Having signed a Memorandum of Understanding, the companies intend to quickly and cost-effectively scale chemical recycling operations to new sites. A 35-40kta plant is set to be built to cover the pre-treatment, depolymerization, and repolymerization of PET waste and reach industrial scale by 2027.
Christophe de Maistre, president Energy & Chemicals, Industrial Automation at Schneider Electric, commented: “Every year, people produce around 460 million tons of plastic, approximately 70% of which are sent to landfills or mismanaged.
“If we want to overcome the scale of plastic waste, there are certain non-negotiables. We must see integration across the whole product cycle, modularization to optimize and standardize engineering processes, as well as software-defined automation solutions that deliver scalability, break siloes, and act as a gateway to advanced analytics.
“This project with GR3N demonstrates all of these principles, improving flexibility, scalability and the efficiency of their solution and enabling them to grow to an industrial scale.”
Apparently, the MADE recycling plant is the first of its kind to use the shared automation runtime managed by Universal Automation, based on the IEC 61499 standard. The software-defined automation system decouples hardware from software and enables devices and equipment to be connected freely across architecture layers, no matter what manufacturer they come from.
Described as the ‘digital backbone’ of the plant’s industrial operations, it is expected to inform decisions – and, with the combination of OT and IT, apply advanced functionalities to operations management and data analytics.
“Through software-defined automation and hardware independence, we have been able to effectively de-risk our operations and push the boundaries of our technology,” added Fabio Silvestri, head of Marketing and Business Development at GR3N. “We’ve been able to reconfigure our systems quickly when we see opportunities to improve efficiency, while avoiding supply chain issues due the hardware agnostic nature of the system. This is what is needed to make advanced plastic recycling at reality at scale.”
As GR3N scales up its technology in pursuit of a ‘first-of-its-kind’ industrial plant, EcoStruxure Automation Expert claims to minimize the risk of investment and protect its intellectual property as the process licensor. It is said to avoid the challenges posed by vendor lock-in and supply chain issues with its vendor and hardware agnostic system, set to ‘design the best possible solution’.

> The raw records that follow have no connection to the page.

Source: an optimization exercise on an open RTL-to-GDS flow (aim: small area, a short achievable clock period and few clock cycles per item). Production flows keep margins and buffers that such runs may drop.
Where RTL was checked, it was by simulation tests only, not by an equivalence proof against the original.

==> module yuv_to_rgb_top, before the edit <==
module yuv_to_rgb_top (
	input logic CLOCK_50_I,
	input logic Resetn,
	input logic [31:0] in_pair,
	input logic in_valid,
	output logic in_ready,
	output logic [15:0] out_word,
	output logic out_valid,
	input logic out_ready
);
	logic [15:0] win [6];
	logic [15:0] yq [4];
	logic [1:0] ph, ph_n;
	logic areg, t1, t2, wf;
	logic areg_n, t1_n, t2_n, wf_n;
	logic [7:0] cnt, cnt_n;
	logic [1:0] fl, pd, fl_n, pd_n;
	logic go;
	logic a0, adv, ld;
	logic step_ok, acc, fstep, pstep, stv;
	logic fs, ps;
	logic [7:0] c0, c1, c2, c3, c4, c5;
	logic [8:0] fp, fq, fr;
	logic [9:0] fa_n, fb_n, fa, fb;
	logic fc_n, fc;
	logic [7:0] fir_q;
	logic [7:0] ym, pu, pv, qu, qv;
	logic [24:0] tm, pt, qt;
	logic [2:0] lr_n, lg_n, lr, lg;
	logic [1:0] lb_n, lb;
	logic [9:0] gpa_n, gpb_n, gpa, gpb;
	logic [9:0] r_n, g_n, r, g;
	logic [10:0] b_n, b;
	logic [7:0] rs, gs, bs;
	logic [15:0] word;
	assign a0 = (ph == 2'd0) && wf;
	assign go = !out_valid || out_ready;
	assign adv = go && (a0 || areg || t1 || t2);
	assign ld = adv && ((ph == 2'd0) ? t2 : t1);
	assign step_ok = !wf && !(ph == 2'd1 && areg);
	assign acc = in_valid && in_ready;
	assign fstep = fs;
	assign pstep = ps;
	assign stv = fstep || (acc && cnt >= 8'd3);
	always_comb begin
		ph_n = ph;
		areg_n = areg;
		t1_n = t1;
		t2_n = t2;
		if (adv) begin
			areg_n = (ph == 2'd0 && a0) || (ph == 2'd1 && areg);
			t1_n = (ph == 2'd2 && areg) || (ph != 2'd2 && t1);
			t2_n = (ph == 2'd2 && t1);
			if (!areg_n && !t1_n && !t2_n) ph_n = 2'd0;
			else ph_n = (ph == 2'd2) ? 2'd0 : ph + 2'd1;
		end
		wf_n = (wf && !(a0 && adv)) || stv;
		cnt_n = cnt;
		fl_n = fl;
		pd_n = pd;
		if (acc) begin
			cnt_n = (cnt == 8'(yuv_rgb_pkg::LINE_PAIRS - 1)) ? 8'd0 : cnt + 8'd1;
			if (cnt == 8'(yuv_rgb_pkg::LINE_PAIRS - 1)) fl_n = 2'd3;
			if (cnt == 8'd0) pd_n = 2'd2;
		end
		if (fstep) fl_n = fl - 2'd1;
		if (pstep) pd_n = pd - 2'd1;
	end
	always_ff @(posedge CLOCK_50_I or negedge Resetn) begin
		if (!Resetn) begin
			ph <= 2'd0;
			areg <= 1'b0;
			t1 <= 1'b0;
			t2 <= 1'b0;
			wf <= 1'b0;
			cnt <= 8'd0;
			fl <= 2'd0;
			pd <= 2'd0;
			in_ready <= 1'b0;
			fs <= 1'b0;
			ps <= 1'b0;
		end else begin
			ph <= ph_n;
			areg <= areg_n;
			t1 <= t1_n;
			t2 <= t2_n;
			wf <= wf_n;
			cnt <= cnt_n;
			fl <= fl_n;
			pd <= pd_n;
			in_ready <= !wf_n && !(ph_n == 2'd1 && areg_n) && fl_n == 2'd0 && pd_n == 2'd0;
			fs <= !wf_n && !(ph_n == 2'd1 && areg_n) && fl_n != 2'd0;
			ps <= !wf_n && !(ph_n == 2'd1 && areg_n) && pd_n != 2'd0;
		end
	end
	always_ff @(posedge CLOCK_50_I) begin
		if (acc || fstep || pstep) begin
			for (int i = 0; i < 5; i++) win[i] <= win[i + 1];
		end
		if (acc) win[5] <= in_pair[15:0];
		if (acc || fstep) begin
			for (int i = 0; i < 3; i++) yq[i] <= yq[i + 1];
			yq[3] <= in_pair[31:16];
		end
	end
	assign c0 = (ph == 2'd0) ? win[0][7:0] : win[0][15:8];
	assign c1 = (ph == 2'd0) ? win[1][7:0] : win[1][15:8];
	assign c2 = (ph == 2'd0) ? win[2][7:0] : win[2][15:8];
	assign c3 = (ph == 2'd0) ? win[3][7:0] : win[3][15:8];
	assign c4 = (ph == 2'd0) ? win[4][7:0] : win[4][15:8];
	assign c5 = (ph == 2'd0) ? win[5][7:0] : win[5][15:8];
	fir_a u_fir_a (.p(fp), .q(fq), .r(fr), .ha(fa_n), .hb(fb_n), .hc(fc_n));
	fir_b u_fir_b (.ha(fa), .hb(fb), .hc(fc), .q(fir_q));
	always_ff @(posedge CLOCK_50_I) begin
		if (adv) begin
			fp <= {1'b0, c0} + {1'b0, c5};
			fq <= {1'b0, c1} + {1'b0, c4};
			fr <= {1'b0, c2} + {1'b0, c3};
			fa <= fa_n;
			fb <= fb_n;
			fc <= fc_n;
		end
	end
	luma_mul u_luma (.y(ym), .t(tm));
	csc_r_lo u_r_lo (.t(pt), .v(pv), .lc(lr_n));
	csc_g_lo u_g_lo (.t(pt), .u(pu), .v(pv), .lc(lg_n), .pa(gpa_n), .pb(gpb_n));
	csc_b_lo u_b_lo (.t(pt), .u(pu), .lc(lb_n));
	csc_r_hi u_r_hi (.t(qt), .v(qv), .lc(lr), .h(r_n));
	csc_g_hi u_g_hi (.t(qt), .u(qu), .v(qv), .lc(lg), .pa(gpa), .pb(gpb), .h(g_n));
	csc_b_hi u_b_hi (.t(qt), .u(qu), .lc(lb), .h(b_n));
	always_ff @(posedge CLOCK_50_I) begin
		if (adv) begin
			if (ph == 2'd0) ym <= yq[0][15:8];
			if (ph == 2'd1) ym <= yq[0][7:0];
			case (ph)
				2'd1: begin
					pt <= tm;
					pu <= win[2][15:8];
					pv <= win[2][7:0];
				end
				2'd2: begin
					pt <= tm;
					pv <= fir_q;
				end
				default: pu <= fir_q;
			endcase
			qt <= pt;
			qu <= pu;
			qv <= pv;
			lr <= lr_n;
			lg <= lg_n;
			lb <= lb_n;
			gpa <= gpa_n;
			gpb <= gpb_n;
			if (ph != 2'd2) r <= r_n;
			if (ph != 2'd1) begin
				g <= g_n;
				b <= b_n;
			end
		end
	end
	assign rs = yuv_rgb_pkg::sat10(r);
	assign gs = yuv_rgb_pkg::sat10(g);
	assign bs = yuv_rgb_pkg::sat11(b);
	always_comb begin
		case (ph)
			2'd1: word = {rs, gs};
			2'd2: word = {bs, rs};
			default: word = {gs, bs};
		endcase
	end
	always_ff @(posedge CLOCK_50_I or negedge Resetn) begin
		if (!Resetn) begin
			out_valid <= 1'b0;
		end else begin
			if (ld) out_valid <= 1'b1;
			else if (out_ready) out_valid <= 1'b0;
		end
	end
	always_ff @(posedge CLOCK_50_I) begin
		if (ld) out_word <= word;
	end
endmodule
clock: 12.0 ns
lec_check: 0
cap_margin: 20
core_margin: 2
core_utilization: 40
slew_margin: 20
standard.sh (not shown) runs the stock make flow with config.mk's settings and CLKGATE_MAP_FILE= SYNTH_SCRIPT=/design/flow/synth_recipe.tcl, a recipe that flattens the netlist after the stock synthesis.
==> flow/flow/run.sh <==
#!/bin/bash
# The standard layout (standard.sh) with two changes to how it is made; the
# clock period and constraints are unchanged:
# - ports get a plain buffer (buf_2) instead of the delay cell buffer_ports
#   picks by default;
# - ORFS's repair_timing is asked for a setup margin, so the resizer works on
#   paths longer than the period less the margin.
set -euo pipefail
MARGIN=8.5
sed "s|^make -C |make SETUP_SLACK_MARGIN=$MARGIN SKIP_GATE_CLONING=1 'BUFFER_PORTS_ARGS=-buffer_cell sky130_fd_sc_hd__buf_2' -C |" standard.sh > flow_margin.sh
grep -q "SETUP_SLACK_MARGIN=$MARGIN" flow_margin.sh
bash flow_margin.sh finish > make.log 2>&1
The first run went through all stages and came out clean.
Rerun with:
--- a/flow/design.v
+++ b/flow/design.v
@@ -1704,5 +1704,5 @@
 	logic [7:0] cnt, cnt_n;
 	logic [1:0] fl, pd, fl_n, pd_n;
-	logic go;
+	logic sv;
 	logic a0, adv, ld;
 	logic step_ok, acc, fstep, pstep, stv;
@@ -1721,8 +1721,7 @@
 	logic [10:0] b_n, b;
 	logic [7:0] rs, gs, bs;
-	logic [15:0] word;
+	logic [15:0] word, skid;
 	assign a0 = (ph == 2'd0) && wf;
-	assign go = !out_valid || out_ready;
-	assign adv = go && (a0 || areg || t1 || t2);
+	assign adv = !sv && (a0 || areg || t1 || t2);
 	assign ld = adv && ((ph == 2'd0) ? t2 : t1);
 	assign step_ok = !wf && !(ph == 2'd1 && areg);
@@ -1861,11 +1860,22 @@
 		if (!Resetn) begin
 			out_valid <= 1'b0;
+			sv <= 1'b0;
 		end else begin
-			if (ld) out_valid <= 1'b1;
-			else if (out_ready) out_valid <= 1'b0;
+			if (out_valid && out_ready) begin
+				out_valid <= sv || ld;
+				sv <= sv && ld;
+			end else if (ld) begin
+				out_valid <= 1'b1;
+				sv <= out_valid;
+			end
 		end
 	end
 	always_ff @(posedge CLOCK_50_I) begin
-		if (ld) out_word <= word;
+		if (out_valid && out_ready) begin
+			out_word <= sv ? skid : word;
+		end else if (!out_valid) begin
+			out_word <= word;
+		end
+		if (ld) skid <= word;
 	end
 endmodule
What happened: Wire length goes up by a few percent. Synthesized cell count goes up slightly. Register-to-register slack improved by 0.08 ns. Synthesized area goes up by a few percent. Cell area goes up by a few percent. First-iteration DRC count goes up by a few percent. Die area goes up by a few percent. Via count goes up by a few percent. Sequential cell count goes up by 17.
Testbench counts after the change, summed over its fixed seeds: cycles 23,376, items 7,680.
Only the layout flow was run in the first run of this note; the RTL was not checked for function there.

========
Another version of the RTL of yuv_to_rgb_top (not shown whole).
Size in the first run: about 380 flip-flops, about 54 I/O pins, about 24000 um2 of cells after synthesis.
==> module yuv_to_rgb_top, before the edit <==
module yuv_to_rgb_top (
	input logic CLOCK_50_I,
	input logic Resetn,
	input logic [31:0] in_pair,
	input logic in_valid,
	output logic in_ready,
	output logic [15:0] out_word,
	output logic out_valid,
	input logic out_ready
);
	logic [15:0] win [6];
	logic [15:0] yq [4];
	logic [1:0] ph, ph_n;
	logic areg, t1, wf;
	logic areg_n, t1_n, wf_n;
	logic [7:0] cnt, cnt_n;
	logic [1:0] fl, pd, fl_n, pd_n;
	logic go;
	logic a0, adv, ld;
	logic step_ok, acc, fstep, pstep, stv;
	logic fs, ps;
	logic [7:0] c0, c1, c2, c3, c4, c5;
	logic [8:0] fp, fq, fr;
	logic [9:0] fa_n, fb_n, fa, fb;
	logic fc_n, fc;
	logic [7:0] fir_q;
	logic [7:0] ym, pu, pv;
	logic [24:0] tm, pt;
	logic [2:0] lr_n, lg_n, lr, lg;
	logic [2:0] lb_n, lb;
	logic [13:0] rpa_n, rpb_n, rpa, rpb, gpa_n, gpb_n, gpa, gpb;
	logic [14:0] bpa_n, bpb_n, bpa, bpb;
	logic [9:0] r_n, g_n;
	logic [10:0] b_n;
	logic [7:0] rs, gs, bs;
	logic [15:0] word;
	assign a0 = (ph == 2'd0) && wf;
	assign go = !out_valid || out_ready;
	assign adv = go && (a0 || areg || t1);
	assign ld = adv && t1;
	assign step_ok = !wf && !(ph == 2'd1 && areg);
	assign acc = in_valid && in_ready;
	assign fstep = fs;
	assign pstep = ps;
	assign stv = fstep || (acc && cnt >= 8'd3);
	always_comb begin
		ph_n = ph;
		areg_n = areg;
		t1_n = t1;
		if (adv) begin
			areg_n = (ph == 2'd0 && a0) || (ph == 2'd1 && areg);
			t1_n = (ph == 2'd2) ? areg : t1;
			if (!areg_n && !t1_n) ph_n = 2'd0;
			else ph_n = (ph == 2'd2) ? 2'd0 : ph + 2'd1;
		end
		wf_n = (wf && !(a0 && adv)) || stv;
		cnt_n = cnt;
		fl_n = fl;
		pd_n = pd;
		if (acc) begin
			cnt_n = (cnt == 8'(yuv_rgb_pkg::LINE_PAIRS - 1)) ? 8'd0 : cnt + 8'd1;
			if (cnt == 8'(yuv_rgb_pkg::LINE_PAIRS - 1)) fl_n = 2'd3;
			if (cnt == 8'd0) pd_n = 2'd2;
		end
		if (fstep) fl_n = fl - 2'd1;
		if (pstep) pd_n = pd - 2'd1;
	end
	always_ff @(posedge CLOCK_50_I or negedge Resetn) begin
		if (!Resetn) begin
			ph <= 2'd0;
			areg <= 1'b0;
			t1 <= 1'b0;
			wf <= 1'b0;
			cnt <= 8'd0;
			fl <= 2'd0;
			pd <= 2'd0;
			in_ready <= 1'b0;
			fs <= 1'b0;
			ps <= 1'b0;
		end else begin
			ph <= ph_n;
			areg <= areg_n;
			t1 <= t1_n;
			wf <= wf_n;
			cnt <= cnt_n;
			fl <= fl_n;
			pd <= pd_n;
			in_ready <= !wf_n && !(ph_n == 2'd1 && areg_n) && fl_n == 2'd0 && pd_n == 2'd0;
			fs <= !wf_n && !(ph_n == 2'd1 && areg_n) && fl_n != 2'd0;
			ps <= !wf_n && !(ph_n == 2'd1 && areg_n) && pd_n != 2'd0;
		end
	end
	always_ff @(posedge CLOCK_50_I) begin
		if (acc || fstep || pstep) begin
			for (int i = 0; i < 5; i++) win[i] <= win[i + 1];
		end
		if (acc) win[5] <= in_pair[15:0];
		if (acc || fstep) begin
			for (int i = 0; i < 3; i++) yq[i] <= yq[i + 1];
			yq[3] <= in_pair[31:16];
		end
	end
	assign c0 = (ph == 2'd0) ? win[0][7:0] : win[0][15:8];
	assign c1 = (ph == 2'd0) ? win[1][7:0] : win[1][15:8];
	assign c2 = (ph == 2'd0) ? win[2][7:0] : win[2][15:8];
	assign c3 = (ph == 2'd0) ? win[3][7:0] : win[3][15:8];
	assign c4 = (ph == 2'd0) ? win[4][7:0] : win[4][15:8];
	assign c5 = (ph == 2'd0) ? win[5][7:0] : win[5][15:8];
	fir_a u_fir_a (.p(fp), .q(fq), .r(fr), .ha(fa_n), .hb(fb_n), .hc(fc_n));
	fir_b u_fir_b (.ha(fa), .hb(fb), .hc(fc), .q(fir_q));
	always_ff @(posedge CLOCK_50_I) begin
		if (adv) begin
			fp <= {1'b0, c0} + {1'b0, c5};
			fq <= {1'b0, c1} + {1'b0, c4};
			fr <= {1'b0, c2} + {1'b0, c3};
			fa <= fa_n;
			fb <= fb_n;
			fc <= fc_n;
		end
	end
	luma_mul u_luma (.y(ym), .t(tm));
	csc_r_lo u_r_lo (.t(pt), .v(pv), .lc(lr_n), .pa(rpa_n), .pb(rpb_n));
	csc_g_lo u_g_lo (.t(pt), .u(pu), .v(pv), .lc(lg_n), .pa(gpa_n), .pb(gpb_n));
	csc_b_lo u_b_lo (.t(pt), .u(pu), .lc(lb_n), .pa(bpa_n), .pb(bpb_n));
	csc_r_hi u_r_hi (.lc(lr), .pa(rpa), .pb(rpb), .h(r_n));
	csc_g_hi u_g_hi (.lc(lg), .pa(gpa), .pb(gpb), .h(g_n));
	csc_b_hi u_b_hi (.lc(lb), .pa(bpa), .pb(bpb), .h(b_n));
	always_ff @(posedge CLOCK_50_I) begin
		if (adv) begin
			if (ph == 2'd0) ym <= yq[0][15:8];
			if (ph == 2'd1) ym <= yq[0][7:0];
			case (ph)
				2'd1: begin
					pt <= tm;
					pu <= win[2][15:8];
					pv <= win[2][7:0];
				end
				2'd2: begin
					pt <= tm;
					pv <= fir_q;
				end
				default: pu <= fir_q;
			endcase
			lr <= lr_n;
			lg <= lg_n;
			if (ph != 2'd0) lb <= lb_n;
			rpa <= rpa_n;
			rpb <= rpb_n;
			gpa <= gpa_n;
			gpb <= gpb_n;
			if (ph != 2'd0) begin
				bpa <= bpa_n;
				bpb <= bpb_n;
			end
		end
	end
	assign rs = yuv_rgb_pkg::sat10(r_n);
	assign gs = yuv_rgb_pkg::sat10(g_n);
	assign bs = yuv_rgb_pkg::sat11(b_n);
	always_comb begin
		case (ph)
			2'd0: word = {rs, gs};
			2'd1: word = {bs, rs};
			default: word = {gs, bs};
		endcase
	end
	always_ff @(posedge CLOCK_50_I or negedge Resetn) begin
		if (!Resetn) begin
			out_valid <= 1'b0;
		end else begin
			if (ld) out_valid <= 1'b1;
			else if (out_ready) out_valid <= 1'b0;
		end
	end
	always_ff @(posedge CLOCK_50_I) begin
		if (ld) out_word <= word;
	end
endmodule
Settings: LEC_CHECK=0, CAP_MARGIN=20, CORE_MARGIN=2, CORE_UTILIZATION=40, CTS_BUF_LIST=sky130_fd_sc_hd__clkbuf_16, CTS_CLUSTER_DIAMETER=100, CTS_CLUSTER_SIZE=25, SLEW_MARGIN=20; clock period 12.0 ns.
Scripts as last shown in full above: flow/flow/run.sh
Testbench counts at the start, summed over its fixed seeds: cycles 23,360, items 7,680.
Change:
--- a/flow/design.v
+++ b/flow/design.v
@@ -1811,7 +1811,7 @@
 	logic [14:0] bpa_n, bpb_n, bpa, bpb;
 	logic [9:0] r_n, g_n;
 	logic [10:0] b_n;
-	logic [7:0] rs, gs, bs;
+	logic [7:0] rs, gs, bs, b_e;
 	logic [15:0] word;
 	assign a0 = (ph == 2'd0) && wf;
 	assign go = !out_valid || out_ready;
@@ -1922,15 +1922,14 @@
 			endcase
 			lr <= lr_n;
 			lg <= lg_n;
-			if (ph != 2'd0) lb <= lb_n;
+			lb <= lb_n;
 			rpa <= rpa_n;
 			rpb <= rpb_n;
 			gpa <= gpa_n;
 			gpb <= gpb_n;
-			if (ph != 2'd0) begin
-				bpa <= bpa_n;
-				bpb <= bpb_n;
-			end
+			bpa <= bpa_n;
+			bpb <= bpb_n;
+			if (ph == 2'd0) b_e <= bs;
 		end
 	end
 	assign rs = yuv_rgb_pkg::sat10(r_n);
@@ -1939,7 +1938,7 @@
 	always_comb begin
 		case (ph)
 			2'd0: word = {rs, gs};
-			2'd1: word = {bs, rs};
+			2'd1: word = {b_e, rs};
 			default: word = {gs, bs};
 		endcase
 	end
Result: Die area increases by about 0.6%. Via count rises by 0.59%. Worst setup slack degrades by 0.023 ns. Core utilization came out higher by 0.56 points. Global-route usage is about the same. Final area came out higher by about 1.6%. Routed wire length came out higher by 1.2%. Maximum frequency came out lower by 0.66%. Worst hold slack stays flat. Clock-buffer cell count increases by 2. Area after synthesis goes up by 0.64%. Synthesized cell count goes up by 1.8%.
Testbench counts after the change, summed over its fixed seeds: cycles 23,360, items 7,680.

separate check: timing with driven ports:
No port has a modelled driver above. Below, the same layouts with a new extraction and two added sets of constraints.
Step 1 sets driving cells, clkbuf_16 on the clock port and buf_2 on the other inputs (assumed; they add their load-dependent delay and slew).
Step 2, shift: input delay + t, output delay - t, t = (earliest + latest rising clock arrival at the registers) / 2. This alone moves slack from input paths to output paths.
Three values: ideal ports, drivers, drivers and shift; two values: the first two.
run	shift t [ns]	slack for setup (ns)	clock arrival spread, ns
the first run of note 1	0.621	8.225 / 8.225 / 8.044	0.019 / 0.020
the second run of note 1	0.621	8.307 / 8.307 / 8.028	0.028 / 0.029
the first run of note 2	0.591	8.491 / 8.440 / 8.056	0.021 / 0.020
the second run of note 2	0.605	8.467 / 8.414 / 8.075	0.026 / 0.025
After both steps setup and hold are still met in every run listed. For the first run of note 2, which loses most, drivers alone change the setup slack by -0.051 ns; drivers and shift together by -0.435 ns.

The control software’s modular design is supported by digital continuity across the plant lifecycle, Schneider Electric explains. Automation-focused decision-making is said to happen at conception and reduce human error at the development stage by 40%, thus optimizing engineering time and time-to-market.
Furthermore, vendor independence means that controls can be centralized or distributed at will, while the integration of OT/IT incorporates advanced data analytics techniques – a feature set to provide ‘new opportunities for efficiency and optimization across the whole value chain’.
Additionally, its ‘software-defined’ approach is expected to lower engineering costs by 30%; and the similarity of the system to those in IT is anticipated to attract ‘the next generation of workers’.
In other news, EverestLabs’ RecycleOS, an AI robotics solution for recycling facilities, has been nominated for a Sustainability Award under the Commercialized Machinery. It is designed to provide visibility into sorting and recycling operations to increase packaging recycling rates, alongside insights that reclaimers and reprocessors can use to improve their feedstock yield and quality.
Meanwhile, the HolyGrail 2.0 initiative and GS1 aim to develop an Open Data Architecture for an intelligent sorting ecosystem using GS1’s GTIN standard. An open and interoperable system is set to digitize the sorting process for post-consumer packaging waste and bring accurate sorting to scale.